He adopted a vegetarian diet when he was 35. In the 1930s and 1940s, Nearing and Helen Knothe, a lifelong vegetarian, lived together in Winhall in rural Vermont, where they had purchased a large forest tract for $2200 and a moderate-sized farm for $2500. Nearing and Knothe lived a largely ascetic and self-reliant life, growing much of their own food and putting up nine stone buildings over the course of two decades. Cash was earned from producing maple syrup and maple sugar from the trees on their land and from Scott Nearing's occasional paid lectures.

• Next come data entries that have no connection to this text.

Context: an optimization exercise on an open-source flow, tuned for a short achievable clock period and few clock cycles. The choices shown serve that exercise and are no tape-out recipe. Only simulation tests tie the RTL to the original design; equivalence was not proved. The clock cells of this run come from the design's own scripts or RTL, not from TritonCTS. The clock port is modelled as an ideal driver, which makes a skipped or thinned clock tree look cheaper than it is; a real chip needs a root buffer or a tree. Power figures rest on the tool's default switching activity, not on a simulated workload.

<file path="design/flow/design.v">
module apbBridgeFsm (
  input  logic c,
  input  logic HRESET,
  input  logic HSEL,
  input  logic HREADYIN,
  input  logic htrans1,
  output logic accept,      
  output logic setup,       
  output logic penable,     
  output logic HREADYOUT
);
  assign accept = HSEL && HREADYIN && htrans1 && !setup;
  always_ff @(posedge c)
  begin
    if (!HRESET)
    begin
      setup     <= 1'b0;
      penable   <= 1'b0;
      HREADYOUT <= 1'b1;
    end
    else
    begin
      setup     <= accept;
      penable   <= setup;
      HREADYOUT <= !accept;
    end
  end
endmodule
module apbSlaveDecode (
  input  logic                  c,
  input  logic                  HRESET,
  input  logic [32-1:0]    haddr,
  input  logic [32-1:0]    holdAddr,   
  input  logic                  accept,
  input  logic                  setup,
  output logic [16-1:0] psel
);
  logic [16-1:0] pselDec;
  logic [16-1:0] pselHold;
  assign pselDec  = 16'(1) << haddr[31:28];
  assign pselHold = 16'(1) << holdAddr[31:28];
  always_ff @(posedge c)
  begin
    if (!HRESET)
      psel <= '0;
    else if (setup)
      psel <= pselHold;
    else
      psel <= accept ? pselDec : '0;
  end
endmodule
module apbTargetRegister (
  input  logic               c,
  input  logic               HRESET,
  input  logic               wrEn,     
  input  logic [32-1:0] pwdata,
  output logic [32-1:0] prdata
);
  logic [32-1:0] content;
  always_ff @(posedge c)
  begin
    if (!HRESET)
      content <= '0;
    else if (wrEn)
      content <= pwdata;
  end
  assign prdata = content;
endmodule
module apbTargetRam (
  input  logic                 c,
  input  logic [32-1:0] wrEn,    
  input  logic [32-1:0] rdSel,   
  input  logic [32-1:0] rdSelHi,  
  input  logic [32-1:0]    pwdata,
  output logic [32-1:0]    prdata   
);
  logic [32-1:0] mem [0:32-1];
  always_ff @(posedge c)
  begin
    for (int i = 0; i < 32; i++)
      if (wrEn[i])
        mem[i] <= pwdata;
  end
  always_comb
  begin
    prdata = '0;
    for (int i = 0; i < 32; i++)
      prdata = prdata | (mem[i] & {{(32/2){rdSelHi[i]}}, {(32/2){rdSel[i]}}});
  end
endmodule
module ahbApbBridge (
  input  logic                  c,
  input  logic                  HRESET,
  input  logic [32-1:0]    HADDR,
  input  logic [1:0]            HTRANS,
  input  logic                  HWRITE,
  input  logic                  HSEL,
  input  logic [32-1:0]    HWDATA,
  input  logic                  HREADYIN,
  input  logic [32-1:0]    regRdata,
  input  logic [32-1:0]    ramRdata,
  output logic                  regWrEn,
  output logic [32-1:0] ramWrEn,
  output logic [32-1:0] ramRdSel,     
  output logic [32-1:0] ramRdSelHi,   
  output logic [32-1:0]    HRDATA,
  output logic                  HREADYOUT,
  output logic [16-1:0] PSEL,
  output logic [32-1:0]    PADDR,
  output logic                  PWRITE,
  output logic                  PENABLE,
  output logic [32-1:0]    PWDATA
);
  localparam int IDX_W = $clog2(32);
  logic                  accept;
  logic                  setup;
  logic                  regSel;
  logic                  regWrite;
  logic                  ramWrite;
  logic [IDX_W-1:0]      hidx;
  logic [3:0]            hregion;
  logic [32-1:0]    addrHold;
  logic                  writeHold;
  apbBridgeFsm fsm (
    .c,
    .HRESET,
    .HSEL,
    .HREADYIN,
    .htrans1   (HTRANS[1]),
    .accept,
    .setup,
    .penable   (PENABLE),
    .HREADYOUT
  );
  apbSlaveDecode decode (
    .c,
    .HRESET,
    .haddr     (HADDR),
    .holdAddr  (addrHold),
    .accept,
    .setup,
    .psel      (PSEL)
  );
  assign hregion = HADDR[31:28];
  assign hidx    = HADDR[23 +: IDX_W];
  always_ff @(posedge c)
  begin
    if (accept)
    begin
      addrHold  <= HADDR;
      writeHold <= HWRITE;
    end
  end
  always_ff @(posedge c)
  begin
    PADDR  <= setup ? addrHold  : HADDR;
    PWRITE <= setup ? writeHold : HWRITE;
  end
  always_ff @(posedge c)
  begin
    regSel   <= (hregion == 4'(0));
    regWrite <= (hregion == 4'(0)) && HWRITE;
    ramWrite <= (hregion == 4'(1)) && HWRITE;
    for (int i = 0; i < 32; i++)
    begin
      ramRdSel[i]   <= (hregion == 4'(1)) && (hidx == IDX_W'(i));
      ramRdSelHi[i] <= (hregion == 4'(1)) && (hidx == IDX_W'(i)) && !HWRITE;
    end
  end
  always_ff @(posedge c)
  begin
    regWrEn <= HRESET && setup && regWrite;
    for (int i = 0; i < 32; i++)
      ramWrEn[i] <= HRESET && setup && ramWrite && ramRdSel[i];
  end
  always_ff @(posedge c)
  begin
    HRDATA <= ramRdata | (regRdata & {32{regSel}});
  end
  assign PWDATA = HWDATA;
endmodule
module ahbApbSystem (
  input  logic                  c,
  input  logic                  HRESET,
  input  logic [32-1:0]    HADDR,
  input  logic [1:0]            HTRANS,
  input  logic                  HWRITE,
  input  logic                  HSEL,
  input  logic [32-1:0]    HWDATA,
  input  logic                  HREADYIN,
  output logic [32-1:0]    HRDATA,
  output logic                  HREADYOUT,
  output logic [16-1:0] PSEL,
  output logic [32-1:0]    PADDR,
  output logic                  PWRITE,
  output logic                  PENABLE,
  output logic [32-1:0]    PWDATA
);
  logic [32-1:0]    regRdata;
  logic [32-1:0]    ramRdata;
  logic                  regWrEn;
  logic [32-1:0] ramWrEn;
  logic [32-1:0] ramRdSel;
  logic [32-1:0] ramRdSelHi;
  ahbApbBridge bridge (
    .c,
    .HRESET,
    .HADDR,
    .HTRANS,
    .HWRITE,
    .HSEL,
    .HWDATA,
    .HREADYIN,
    .regRdata,
    .ramRdata,
    .regWrEn,
    .ramWrEn,
    .ramRdSel,
    .ramRdSelHi,
    .HRDATA,
    .HREADYOUT,
    .PSEL,
    .PADDR,
    .PWRITE,
    .PENABLE,
    .PWDATA
  );
  apbTargetRegister regTarget (
    .c,
    .HRESET,
    .wrEn    (regWrEn),
    .pwdata  (PWDATA),
    .prdata  (regRdata)
  );
  apbTargetRam ramTarget (
    .c,
    .wrEn    (ramWrEn),
    .rdSel   (ramRdSel),
    .rdSelHi (ramRdSelHi),
    .pwdata  (PWDATA),
    .prdata  (ramRdata)
  );
endmodule
</file>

However, in her book "Meanwhile, Next Door to the Good Life", Jean Hay Bright documents that the Nearings were both heavily subsidized by substantial inheritances which supported their forest farm. In 1934, around the time they purchased the Vermont property, Helen inherited between $30,000–$40,000 from former suitor J. J. van der Leeuw. Louis Nearing's six children, including Scott, split the inheritance from the sale of their father's estate. “I’m sure it was one million bucks” in 1947, Nearing's son Robert said of the estate's value. Nearing's inheritance would have been well into six figures. Hay Bright's calculations make clear that while hard working homesteaders, the Nearings never came close to supporting themselves on their "cash crops" as they claimed.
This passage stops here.